Back on the dock, Casey Dexter-Lee and two of her colleagues, all dressed in the ranger uniform of maintenance pants, a button-up shirt with a California State Parks patch, and a broad-brimmed hat, take a moment to relax. Dexter-Lee shares a video of her niece riding a bike for the first time. “I didn’t learn until I was 9,” she says. A park interpreter, Lee is one of about 20 people who call the park home. The juxtaposition between this quiet and the chaos that came before is one of her favorite parts of the job.
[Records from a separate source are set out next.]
**src/amtd_pkg.sv**
```systemverilog
// ----------------------------------------------------------------------------
// Apogee median threshold detector package
// Shared widths, register indexes, control types and reset values.
// ----------------------------------------------------------------------------
`timescale 1ns / 1ps

package amtd_pkg;

  localparam int DataW = 32;
  localparam int GainW = 17;
  localparam int FracW = 16;
  localparam int CfgIdxW = 1;

  // Sizes of the smoothing datapath.
  localparam int DiffW = DataW + 1;
  localparam int ProdW = DiffW + GainW + 1;
  localparam int QuotW = ProdW - FracW;
  localparam int SumW = QuotW + 1;

  localparam int WindowLengthDef = 8;

  localparam logic [GainW-1:0] GainOne = 17'd65536;
  localparam logic [GainW-1:0] GainReset = 17'd32768;
  localparam logic signed [DataW-1:0] ThresholdReset = 32'sd0;

  localparam logic [CfgIdxW-1:0] CfgIdxGain = 1'd0;
  localparam logic [CfgIdxW-1:0] CfgIdxThreshold = 1'd1;

  typedef enum logic [2:0] {
    ST_IDLE,
    ST_MUL,
    ST_FIL,
    ST_INS,
    ST_MED
  } state_e;

  // Stage enables from the sequencer to the smoothing unit.
  typedef struct packed {
    logic load;
    logic mul;
    logic fil;
  } smooth_ctl_t;

endpackage

```
**src/amtd_smoother.sv**
```systemverilog
// ----------------------------------------------------------------------------
// Exponential smoothing unit
// Computes prior + gain * (raw - prior) / 2^16 with truncation toward zero,
// saturated to 32 bits, over three enabled register stages.
// ----------------------------------------------------------------------------
`timescale 1ns / 1ps

module amtd_smoother (
  input  logic                                  clk_i,
  input  amtd_pkg::smooth_ctl_t                 ctl_i,
  input  logic signed [amtd_pkg::DataW-1:0]     raw_velocity_i,
  input  logic signed [amtd_pkg::DataW-1:0]     prior_velocity_i,
  input  logic        [amtd_pkg::GainW-1:0]     gain_i,
  output logic signed [amtd_pkg::DataW-1:0]     filt_o
);

  logic signed [amtd_pkg::DataW-1:0] raw_q;
  logic signed [amtd_pkg::DataW-1:0] prior_q;
  logic signed [amtd_pkg::DiffW-1:0] diff;
  logic signed [amtd_pkg::ProdW-1:0] diff_ext;
  logic signed [amtd_pkg::ProdW-1:0] gain_ext;
  logic signed [amtd_pkg::ProdW-1:0] prod_d;
  logic signed [amtd_pkg::ProdW-1:0] prod_q;
  logic signed [amtd_pkg::ProdW-1:0] prod_biased;
  logic signed [amtd_pkg::QuotW-1:0] quot;
  logic signed [amtd_pkg::SumW-1:0]  sum;
  logic signed [amtd_pkg::DataW-1:0] filt_d;
  logic signed [amtd_pkg::DataW-1:0] filt_q;
  logic                              sum_fits;

  always_comb begin
    diff = {raw_q[amtd_pkg::DataW-1], raw_q} - {prior_q[amtd_pkg::DataW-1], prior_q};
    diff_ext = {{(amtd_pkg::ProdW-amtd_pkg::DiffW){diff[amtd_pkg::DiffW-1]}}, diff};
    gain_ext = {{(amtd_pkg::ProdW-amtd_pkg::GainW){1'b0}}, gain_i};
    prod_d = diff_ext * gain_ext;
  end

  // A negative product is biased by 2^16 - 1 so the shift rounds toward zero.
  always_comb begin
    prod_biased = prod_q;
    if (prod_q[amtd_pkg::ProdW-1]) begin
      prod_biased = prod_q + {{(amtd_pkg::ProdW-amtd_pkg::FracW){1'b0}},
                              {amtd_pkg::FracW{1'b1}}};
    end
    quot = prod_biased[amtd_pkg::ProdW-1:amtd_pkg::FracW];
    sum = {{(amtd_pkg::SumW-amtd_pkg::DataW){prior_q[amtd_pkg::DataW-1]}}, prior_q}
        + {quot[amtd_pkg::QuotW-1], quot};
    sum_fits = (sum[amtd_pkg::SumW-1:amtd_pkg::DataW-1] == '0) ||
               (sum[amtd_pkg::SumW-1:amtd_pkg::DataW-1] == '1);
    if (sum_fits) begin
      filt_d = sum[amtd_pkg::DataW-1:0];
    end else if (sum[amtd_pkg::SumW-1]) begin
      filt_d = {1'b1, {(amtd_pkg::DataW-1){1'b0}}};
    end else begin
      filt_d = {1'b0, {(amtd_pkg::DataW-1){1'b1}}};
    end
  end

  always_ff @(posedge clk_i) begin
    if (ctl_i.load) begin
      raw_q <= raw_velocity_i;
      prior_q <= prior_velocity_i;
    end
    if (ctl_i.mul) begin
      prod_q <= prod_d;
    end
    if (ctl_i.fil) begin
      filt_q <= filt_d;
    end
  end

  assign filt_o = filt_q;

endmodule

```
**src/amtd_cell.sv**
```systemverilog
// ----------------------------------------------------------------------------
// Sorted window cell
// Holds one window value and its age. On each update the oldest value leaves
// the chain and the new value drops into its sorted place.
// ----------------------------------------------------------------------------
`timescale 1ns / 1ps

module amtd_cell #(
  parameter int AgeW = 3,
  parameter int Index = 0,
  parameter bit IsFirst = 1'b0,
  parameter bit IsLast = 1'b0,
  parameter logic [AgeW-1:0] LastAge = '1
) (
  input  logic                              clk_i,
  input  logic                              rst_ni,
  input  logic                              en_i,
  input  logic signed [amtd_pkg::DataW-1:0] new_i,
  input  logic                              evict_before_i,
  input  logic signed [amtd_pkg::DataW-1:0] left_val_i,
  input  logic        [AgeW-1:0]            left_age_i,
  input  logic                              left_le_i,
  input  logic signed [amtd_pkg::DataW-1:0] right_val_i,
  input  logic        [AgeW-1:0]            right_age_i,
  input  logic                              right_le_i,
  output logic signed [amtd_pkg::DataW-1:0] val_o,
  output logic        [AgeW-1:0]            age_o,
  output logic                              le_o,
  output logic                              evict_upto_o
);

  logic signed [amtd_pkg::DataW-1:0] val_q, val_d;
  logic        [AgeW-1:0]            age_q, age_d;
  logic                              evict_here;
  logic signed [amtd_pkg::DataW-1:0] c_val, p_val;
  logic        [AgeW-1:0]            c_age, p_age;
  logic                              c_le, p_le;

  // c is this slot of the chain with the evicted entry removed, p is the slot
  // to the left of it; each carries whether it sorts at or below the new value.
  always_comb begin
    evict_here = (age_q == LastAge);
    le_o = !(val_q > new_i);
    evict_upto_o = evict_before_i | evict_here;

    c_val = evict_upto_o ? right_val_i : val_q;
    c_age = evict_upto_o ? right_age_i : age_q;
    c_le = IsLast ? 1'b0 : (evict_upto_o ? right_le_i : le_o);

    p_val = evict_before_i ? val_q : left_val_i;
    p_age = evict_before_i ? age_q : left_age_i;
    p_le = IsFirst ? 1'b0 : (evict_before_i ? le_o : left_le_i);

    if (c_le) begin
      val_d = c_val;
      age_d = c_age + 1'b1;
    end else if (IsFirst || p_le) begin
      val_d = new_i;
      age_d = '0;
    end else begin
      val_d = p_val;
      age_d = p_age + 1'b1;
    end
  end

  always_ff @(posedge clk_i or negedge rst_ni) begin
    if (!rst_ni) begin
      val_q <= '0;
      age_q <= AgeW'(Index);
    end else if (en_i) begin
      val_q <= val_d;
      age_q <= age_d;
    end
  end

  assign val_o = val_q;
  assign age_o = age_q;

endmodule

```
**src/amtd_window.sv**
```systemverilog
// ----------------------------------------------------------------------------
// Sliding median window
// A chain of sorted cells kept in ascending order, with the median taken
// from the middle cells and compared against the threshold.
// ----------------------------------------------------------------------------
`timescale 1ns / 1ps

module amtd_window #(
  parameter int WindowLength = amtd_pkg::WindowLengthDef
) (
  input  logic                              clk_i,
  input  logic                              rst_ni,
  input  logic                              insert_i,
  input  logic signed [amtd_pkg::DataW-1:0] new_i,
  input  logic signed [amtd_pkg::DataW-1:0] threshold_i,
  output logic                              below_o
);

  localparam int AgeW = (WindowLength > 1) ? $clog2(WindowLength) : 1;
  localparam logic [AgeW-1:0] LastAge = AgeW'(WindowLength - 1);
  localparam int MidHi = WindowLength / 2;
  localparam int MidLo = (WindowLength % 2 == 0) ? MidHi - 1 : MidHi;

  logic signed [amtd_pkg::DataW-1:0] val_w [WindowLength];
  logic        [AgeW-1:0]            age_w [WindowLength];
  logic                              le_w  [WindowLength];
  logic                              evict_w [WindowLength];

  logic signed [amtd_pkg::DataW:0]   mid_sum;
  logic signed [amtd_pkg::DataW:0]   mid_adj;
  logic signed [amtd_pkg::DataW-1:0] median;

  for (genvar i = 0; i < WindowLength; i++) begin : g_cell
    logic signed [amtd_pkg::DataW-1:0] left_val, right_val;
    logic        [AgeW-1:0]            left_age, right_age;
    logic                              left_le, right_le, evict_before;

    if (i == 0) begin : g_head
      assign left_val = '0;
      assign left_age = '0;
      assign left_le = 1'b0;
      assign evict_before = 1'b0;
    end else begin : g_body
      assign left_val = val_w[i-1];
      assign left_age = age_w[i-1];
      assign left_le = le_w[i-1];
      assign evict_before = evict_w[i-1];
    end

    if (i == WindowLength - 1) begin : g_tail
      assign right_val = '0;
      assign right_age = '0;
      assign right_le = 1'b0;
    end else begin : g_next
      assign right_val = val_w[i+1];
      assign right_age = age_w[i+1];
      assign right_le = le_w[i+1];
    end

    amtd_cell #(
      .AgeW    (AgeW),
      .Index   (i),
      .IsFirst (i == 0),
      .IsLast  (i == WindowLength - 1),
      .LastAge (LastAge)
    ) u_cell (
      .clk_i          (clk_i),
      .rst_ni         (rst_ni),
      .en_i           (insert_i),
      .new_i          (new_i),
      .evict_before_i (evict_before),
      .left_val_i     (left_val),
      .left_age_i     (left_age),
      .left_le_i      (left_le),
      .right_val_i    (right_val),
      .right_age_i    (right_age),
      .right_le_i     (right_le),
      .val_o          (val_w[i]),
      .age_o          (age_w[i]),
      .le_o           (le_w[i]),
      .evict_upto_o   (evict_w[i])
    );
  end

  // For an odd length both middle taps name the same cell, and halving the
  // doubled value gives it back exactly. The sum is biased when negative so
  // the halving truncates toward zero.
  always_comb begin
    mid_sum = {val_w[MidLo][amtd_pkg::DataW-1], val_w[MidLo]}
            + {val_w[MidHi][amtd_pkg::DataW-1], val_w[MidHi]};
    mid_adj = mid_sum + {{amtd_pkg::DataW{1'b0}}, mid_sum[amtd_pkg::DataW]};
    median = mid_adj[amtd_pkg::DataW:1];
    below_o = (median < threshold_i);
  end

endmodule

```
**src/apogee_median_threshold_detector_core.sv**
```systemverilog
// ----------------------------------------------------------------------------
// Apogee median threshold detector
// Smooths a velocity sample, pushes it into a sorted sliding window and flags
// apogee when the window median falls below the descent threshold.
// ----------------------------------------------------------------------------
// An input transfer passes the smoother load, multiply and filter registers,
// then the window insert and the output register, one item at a time: a new
// item is taken only once the last reaches the output register; a stalled
// result held there holds the sequencer in the median compare step.
// Reset clears the window to zero and loads gain 0.5 and threshold zero;
// no clearing pass is needed.
`timescale 1ns / 1ps

module apogee_median_threshold_detector_core #(
  parameter int WindowLength = amtd_pkg::WindowLengthDef
) (
  input  logic                                  clk_i,
  input  logic                                  rst_ni,
  input  logic                                  in_valid_i,
  output logic                                  in_stall_o,
  input  logic signed [amtd_pkg::DataW-1:0]     raw_velocity_i,
  input  logic signed [amtd_pkg::DataW-1:0]     prior_velocity_i,
  output logic                                  out_valid_o,
  input  logic                                  out_stall_i,
  output logic signed [amtd_pkg::DataW-1:0]     smoothed_velocity_o,
  output logic                                  apogee_flag_o,
  input  logic                                  cfg_we_i,
  input  logic        [amtd_pkg::CfgIdxW-1:0]   cfg_index_i,
  input  logic        [amtd_pkg::DataW-1:0]     cfg_data_i
);

  amtd_pkg::state_e state_q, state_d;
  amtd_pkg::smooth_ctl_t smooth_ctl;

  logic        [amtd_pkg::GainW-1:0] gain_q;
  logic signed [amtd_pkg::DataW-1:0] threshold_q;
  logic        [amtd_pkg::GainW-1:0] cfg_gain;

  logic signed [amtd_pkg::DataW-1:0] filt;
  logic                              insert;
  logic                              below;
  logic                              out_load;
  logic                              out_valid_q, out_valid_d;
  logic signed [amtd_pkg::DataW-1:0] smoothed_q;
  logic                              flag_q;

  // Gains above 1.0 are held at 1.0.
  assign cfg_gain = (cfg_data_i[amtd_pkg::GainW-1:0] > amtd_pkg::GainOne) ?
                    amtd_pkg::GainOne : cfg_data_i[amtd_pkg::GainW-1:0];

  always_ff @(posedge clk_i or negedge rst_ni) begin
    if (!rst_ni) begin
      gain_q <= amtd_pkg::GainReset;
      threshold_q <= amtd_pkg::ThresholdReset;
    end else if (cfg_we_i) begin
      case (cfg_index_i)
        amtd_pkg::CfgIdxGain:      gain_q <= cfg_gain;
        amtd_pkg::CfgIdxThreshold: threshold_q <= cfg_data_i;
        default: ;
      endcase
    end
  end

  always_comb begin
    state_d = state_q;
    smooth_ctl = '0;
    insert = 1'b0;
    out_load = 1'b0;
    in_stall_o = 1'b1;
    case (state_q)
      amtd_pkg::ST_IDLE: begin
        in_stall_o = 1'b0;
        if (in_valid_i) begin
          smooth_ctl.load = 1'b1;
          state_d = amtd_pkg::ST_MUL;
        end
      end
      amtd_pkg::ST_MUL: begin
        smooth_ctl.mul = 1'b1;
        state_d = amtd_pkg::ST_FIL;
      end
      amtd_pkg::ST_FIL: begin
        smooth_ctl.fil = 1'b1;
        state_d = amtd_pkg::ST_INS;
      end
      amtd_pkg::ST_INS: begin
        insert = 1'b1;
        state_d = amtd_pkg::ST_MED;
      end
      amtd_pkg::ST_MED: begin
        // Hold here until the output register is free or being emptied.
        if (!out_valid_q || !out_stall_i) begin
          out_load = 1'b1;
          state_d = amtd_pkg::ST_IDLE;
        end
      end
      default: state_d = amtd_pkg::ST_IDLE;
    endcase
  end

  always_ff @(posedge clk_i or negedge rst_ni) begin
    if (!rst_ni) begin
      state_q <= amtd_pkg::ST_IDLE;
    end else begin
      state_q <= state_d;
    end
  end

  amtd_smoother u_smoother (
    .clk_i            (clk_i),
    .ctl_i            (smooth_ctl),
    .raw_velocity_i   (raw_velocity_i),
    .prior_velocity_i (prior_velocity_i),
    .gain_i           (gain_q),
    .filt_o           (filt)
  );

  amtd_window #(
    .WindowLength (WindowLength)
  ) u_window (
    .clk_i       (clk_i),
    .rst_ni      (rst_ni),
    .insert_i    (insert),
    .new_i       (filt),
    .threshold_i (threshold_q),
    .below_o     (below)
  );

  always_comb begin
    out_valid_d = out_valid_q;
    if (out_load) begin
      out_valid_d = 1'b1;
    end else if (!out_stall_i) begin
      out_valid_d = 1'b0;
    end
  end

  always_ff @(posedge clk_i or negedge rst_ni) begin
    if (!rst_ni) begin
      out_valid_q <= 1'b0;
    end else begin
      out_valid_q <= out_valid_d;
    end
  end

  always_ff @(posedge clk_i) begin
    if (out_load) begin
      smoothed_q <= filt;
      flag_q <= below;
    end
  end

  assign out_valid_o = out_valid_q;
  assign smoothed_velocity_o = smoothed_q;
  assign apogee_flag_o = flag_q;

endmodule
```
**config.mk**
```make
export PLATFORM = sky130hd
export DESIGN_NAME = apogee_median_threshold_detector_core
export DESIGN_NICKNAME = d
export VERILOG_FILES = /design/src/amtd_pkg.sv /design/src/amtd_smoother.sv /design/src/amtd_cell.sv /design/src/amtd_window.sv /design/src/apogee_median_threshold_detector_core.sv
export SDC_FILE = /design/constraint.sdc
export NUM_CORES = 2
export LEC_CHECK = 0
export ABC_AREA = 1
export BUFFER_PORTS_ARGS = -buffer_cell sky130_fd_sc_hd__buf_2
export CORE_MARGIN = 3
export CORE_UTILIZATION = 30
export CTS_CLUSTER_SIZE = 25
export DETAILED_ROUTE_END_ITERATION = 10
export MAX_ROUTING_LAYER = met4
export PLACE_DENSITY_LB_ADDON = 0.25
export SETUP_SLACK_MARGIN = 0.4
export SYNTH_ARGS = -nofsm -noshare
export SYNTH_HDL_FRONTEND = slang
export SYNTH_HIERARCHICAL = 1
export SYNTH_SLANG_ARGS = --single-unit
```
**constraint.sdc**
```tcl
create_clock -name clk_i -period 14.5 [get_ports clk_i]
set_input_delay 2.9 -clock clk_i [delete_from_list [all_inputs] [get_ports clk_i]]
set_output_delay 2.9 -clock clk_i [all_outputs]
set_load 0.02 [all_outputs]
```
==> results.yml <==
worst_setup_path:
  reg2reg_depth: 35
  regToRegSetupSlack_ns: 5.33
  slowest_delay_ns: 0.54
  required_ns: 14.95
  reg2reg_from: "u_smoother/prior_q[0]"
  timing.rr.end: "u_smoother/prod_q[46]"
  end_kind: "flip-flop"
  cp_max_fo: 11
  criticalPathCategory: "flip-flop to flip-flop"
  crit_arrival_ns: 9.62
  crit_path_start: "u_smoother/prior_q[0]"
  slowest_stage: "nand3b_1"
  cp-start-kind: "flip-flop"
  worst_path_most_repeated_cell: "inv_1"
drt:
  drc: 0
  avgRoutedWirePerCell_um: 20.06
  antenna_left: 0
  finalWirelength_um: 236500
  drtPass1Iterations: 8
  vias: 57754
  drtIter0Drc: 4758
  vias_per_cell: 4.897
clock_network:
  cts_resized: 0
  htreeDepth: 3
  cts_sinks: 513
  clk_latency_ns: 0.71
  numCtsBuffers: 71
  cts_tree: "yes"
  cts_root_buffer: "clkbuf_16"
  cts_buffer_depth: 3
  cts_setup_buffers: 0
  clkTransAtPathRegs_ns: 0.06
  ctsHoldBuffers: 0
synthesis:
  mappedNetlistArea_um2: 64340
  synthCells: 8878
  yosysWarnings: 6
  avgSynthCellArea_um2: 7.247
global_route:
  grt_pass1_vias: 57899
  gr-total-overflow: 0
  grt_pass1_wl_um: 359800
  antenna_found_initial: 10
  grt_max_degree: 139
  grt_util_all_layers_pct: 21.91
sta:
  final.period_utilization_pct: 63.27
  finalSetupViolCount: 0
  hold_viol_final: 0
  worst_pin_slew_ns: 1.322
  max_slew_margin_pct: 11.69
  tns_ns: 0
  maxSlewViolCount: 0
  max_freq_mhz: 109.0
  skew_ns: 0.04009
  grt_setup_unrepaired: "false"
  timing.final.crit_period_ns: 9.174
  fin_ws_ns: 5.326
final_layout:
  nFillCells: 22988
  drive_gt1_share_pct: 7.114
  nets: 10072
  regArea_um2: 13750
  final_area_um2: 70200
  fin_util_pct: 33.00
  area_growth_pct: 9.117
  multi_input_area_um2: 42330
floorplanning:
  num_rows: 169
  die_x_um: 469.1
  ioPinCount: 137
  chipHeight_um: 469.1
  core_area_um2: 212700
  die_area_um2: 220100
  initial_core_util_pct: 30.25
min_path:
  whs_endpoint: "gain_q[15]"
  hold_path_depth: 2
  worst_hold_path_type: "flip-flop to flip-flop"
  hp-start: "gain_q[15]"
placement:
  preCtsSetupSlack_ns: 5.478
  io_buffers: 136
  place.gp.congestion: 0.9644
  dpl.hpwl_um: 189700
  place_area_um2: 67760
run:
  drv_cap: 0
outcome:
  outcome: "complete, no violations"
## per-stage QoR
stage,instances,hold WS (ns)
2_1_floorplan,8880,0.4470
3_3_place_gp,11658,0.4667
3_5_place_dp,11658,0.4613
4_1_cts,11789,0.4716
5_1_grt,11790,0.4842
6_report,11793,0.4698
## worst max path at each step
stage               slack [ns]                     to  depth (start not counted)
finish                    5.33  u_smoother/prod_q[46]                         35
global route              5.00  u_smoother/prod_q[46]                         36
CTS                       5.44  u_smoother/prod_q[46]                         36
detailed placement        5.48  u_smoother/prod_q[50]                         36
global placement          5.34  u_smoother/prod_q[46]                         36
floorplan                 7.32  u_smoother/prod_q[49]                         31
## registers in the layout, summed over array words and instances (netlist names)
name and cells:
smoothed_velocity_o 32, state_q 3, apogee_flag_o 1, out_valid_o 1, u_window/g_cell.u_cell/age_o 24, u_smoother/raw_q 32
u_smoother/filt_o 32, u_smoother/prod_q 51, u_smoother/prior_q 32, u_window/g_cell.u_cell/val_o 256, threshold_q 32, gain_q 17
## routing by layer
metal  GRT usage [%]  routed length (um)  up-vias
li1                -                   -    27607
met1           28.14              103000    28102
met2           36.31              113300     1715
met3           2.350               12350      330
met4           6.637                7800        0
met5               -                   0        -
## final cells by class
| type | instances | area share (%) |
|---|---|---|
| multi-input combinational | 6306 | 60.30 |
| sequential | 513 | 19.59 |
| inverter | 1782 | 9.528 |
| tap | 2821 | 5.028 |
| clock buffer | 94 | 2.812 |
| timing repair buffer | 236 | 2.071 |
| clock inverter | 37 | 0.6559 |
| antenna | 4 | 0.01426 |
## cells in the final DEF, fill, tap and decap left out, drive strengths merged, types with 7 or more instances in the layout
cell / n
or2: 48
a21o: 29
o21bai: 21
fa: 539
clkinv: 25
nand3: 698
buf: 236
clkbuf: 94
a21boi: 44
mux2: 15
o21ai: 127
o21a: 23
edfxtp: 180
nor2: 1338
clkinvlp: 7
xnor2: 52
inv: 1780
nand4: 74
xor2: 94
nor4: 21
bufinv: 7
a31oi: 20
ha: 521
nand3b: 229
nand2: 1829
dfstp: 13
a21oi: 494
and2: 7
nor3: 44
dfrtp: 320
## worst max-delay path: cells and delay by family, from the launching register on
family                   cells  cell delay, ns
adder cells (fa/ha/maj)      9            3.90
AND/OR/NAND/NOR             13            2.94
AO/OA/AOI/OAI                4            0.93
buffers and inverters        8            0.66
flip-flops                   1            0.41
XOR/XNOR                     1            0.07
Power is left out: the tool's default activity adds up to more than one toggle a clock period on the data nets, which glitch-free logic cannot reach.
To live on Angel Island is to exist between worlds. Tiburon, a picturesque, wealthy town in Marin County, replete with boutiques, speciality grocery stores, and glassy mansions, is 1.6 miles away. San Francisco, the world’s tech center, home to billionaire startup founders and venture capitalists in fleece vests, is six miles away. And in the bay between them is Angel Island, 1.2 forested square miles populated by deer, raccoons, and birds. There are no tech workers or retired venture capitalists with second homes here, just a collection of dorms and standalone homes that rent for less than the price of a parking spot in San Francisco. There are no shops or restaurants. There isn’t even a grocery store or street lights. At night, it’s dark enough to see the stars, dimmed somewhat by the blazing lights of San Francisco in the distance.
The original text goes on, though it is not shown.